This month marks one year since the decision to relocate staff and bed capacity from the Edington Hospital in North Berwick to East Lothian Community Hospital in Haddington.

While nobody wanted the hospital’s community ward to close, at the time of the decision there was at least some understanding of why it was imposed. The impact of Covid on the NHS was still a major problem and winter pressures were looming.

However, one year on from the initial disappointment and anger at the closure, the local community is no closer to knowing when the bed capacity will return or what the future will be for the much-loved hospital.

I have worked with colleagues on a cross-party basis to push for answers from the Scottish Government and NHS Lothian. Scottish Labour’s health spokesperson and deputy leader Jackie Baillie MSP has also been a strong supporter of the campaign to fully re-open the Edington and has joined me in raising it at Holyrood.

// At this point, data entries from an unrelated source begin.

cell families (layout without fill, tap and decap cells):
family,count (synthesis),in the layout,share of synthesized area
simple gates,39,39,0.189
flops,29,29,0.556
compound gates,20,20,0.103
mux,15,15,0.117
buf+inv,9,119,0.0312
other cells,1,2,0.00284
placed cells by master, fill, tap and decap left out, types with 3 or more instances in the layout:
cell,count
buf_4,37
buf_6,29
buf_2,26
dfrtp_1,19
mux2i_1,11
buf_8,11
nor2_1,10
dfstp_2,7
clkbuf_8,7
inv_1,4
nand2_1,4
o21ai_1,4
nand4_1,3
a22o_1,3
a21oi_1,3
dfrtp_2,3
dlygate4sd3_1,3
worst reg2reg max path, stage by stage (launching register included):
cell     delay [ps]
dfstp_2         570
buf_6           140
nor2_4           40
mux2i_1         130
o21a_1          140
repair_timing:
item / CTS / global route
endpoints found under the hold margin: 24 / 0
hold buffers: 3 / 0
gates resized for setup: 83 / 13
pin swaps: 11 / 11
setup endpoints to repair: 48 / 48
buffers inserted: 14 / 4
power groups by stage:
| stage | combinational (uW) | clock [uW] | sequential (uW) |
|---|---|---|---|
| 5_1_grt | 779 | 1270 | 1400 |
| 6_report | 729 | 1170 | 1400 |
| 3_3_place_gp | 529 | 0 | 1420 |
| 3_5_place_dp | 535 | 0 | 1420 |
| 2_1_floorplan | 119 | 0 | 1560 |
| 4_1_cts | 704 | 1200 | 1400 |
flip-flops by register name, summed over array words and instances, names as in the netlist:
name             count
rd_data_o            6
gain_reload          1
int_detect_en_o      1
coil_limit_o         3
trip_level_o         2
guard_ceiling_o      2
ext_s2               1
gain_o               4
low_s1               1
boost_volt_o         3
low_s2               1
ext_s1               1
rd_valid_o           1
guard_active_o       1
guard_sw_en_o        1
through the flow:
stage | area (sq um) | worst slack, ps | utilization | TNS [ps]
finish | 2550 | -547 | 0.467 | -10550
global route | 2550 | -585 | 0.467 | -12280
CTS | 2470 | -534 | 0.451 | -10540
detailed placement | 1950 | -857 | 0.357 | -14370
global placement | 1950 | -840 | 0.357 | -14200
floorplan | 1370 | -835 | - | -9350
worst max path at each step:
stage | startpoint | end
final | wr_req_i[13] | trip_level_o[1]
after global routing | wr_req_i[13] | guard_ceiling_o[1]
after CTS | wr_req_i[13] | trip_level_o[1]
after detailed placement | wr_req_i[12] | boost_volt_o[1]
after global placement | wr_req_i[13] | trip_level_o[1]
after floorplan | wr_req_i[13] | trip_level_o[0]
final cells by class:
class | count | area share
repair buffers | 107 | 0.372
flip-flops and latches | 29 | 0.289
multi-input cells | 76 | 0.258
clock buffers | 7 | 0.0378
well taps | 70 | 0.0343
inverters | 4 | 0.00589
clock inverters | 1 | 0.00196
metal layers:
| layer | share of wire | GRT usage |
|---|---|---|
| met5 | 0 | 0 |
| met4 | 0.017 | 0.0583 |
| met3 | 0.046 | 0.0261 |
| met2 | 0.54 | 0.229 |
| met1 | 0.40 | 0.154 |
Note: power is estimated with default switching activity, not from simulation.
[config.mk]
export PLATFORM = sky130hd
export DESIGN_NAME = cantt_dev_flat
export DESIGN_NICKNAME = d
export VERILOG_FILES = /design/src/core/cantt_pkg.sv /design/src/core/cantt_link_if.sv /design/src/core/cantt_dev.sv /design/src/core/cantt_timer.sv /design/src/flat_wrapper.sv
export SDC_FILE = /design/constraint.sdc
export NUM_CORES = 1
export LEC_CHECK = 0
export BUFFER_PORTS_ARGS = -buffer_cell sky130_fd_sc_hd__buf_2
export CAP_MARGIN = 20
export CORE_MARGIN = 4
export CORE_UTILIZATION = 54
export DETAILED_ROUTE_END_ITERATION = 7
export GPL_TIMING_DRIVEN = 0
export PLACE_DENSITY = 0.71
export SLEW_MARGIN = 20
export SYNTH_ARGS = -nofsm -noshare
export SYNTH_HDL_FRONTEND = slang
export SYNTH_HIERARCHICAL = 1
export SYNTH_SLANG_ARGS = --single-unit
[constraint.sdc]
create_clock -name i_clk_sys -period 33.4 [get_ports i_clk_sys]
set_input_delay 3.34 -clock i_clk_sys [delete_from_list [all_inputs] [get_ports i_clk_sys]]
set_output_delay 3.34 -clock i_clk_sys [all_outputs]
set_load 0.02 [all_outputs]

The ongoing situation at the Edington is part of a wider crisis engulfing our NHS. Despite having 15 years to improve NHS workforce planning, the Scottish Government cannot seem to get a grip on it.

For example, last week new figures revealed that the number of student nurses recruited in Scotland this year is 700 short of the government’s target. Yet the NHS Scotland workforce data for June showed there were over 6,000 nursing and midwifery vacancies in Scotland.

As well as these workforce issues, the worst ever weekly A&E statistics have just been recorded, with over 3,000 patients across Scotland waiting more than eight hours for treatment in an Emergency Department.

While frontline NHS staff work tirelessly, the SNP-Green Government has failed to make any meaningful progress on the underlying problems of this growing NHS crisis.

Until they do I fear that facilities like the Edington and our communities will continue to suffer.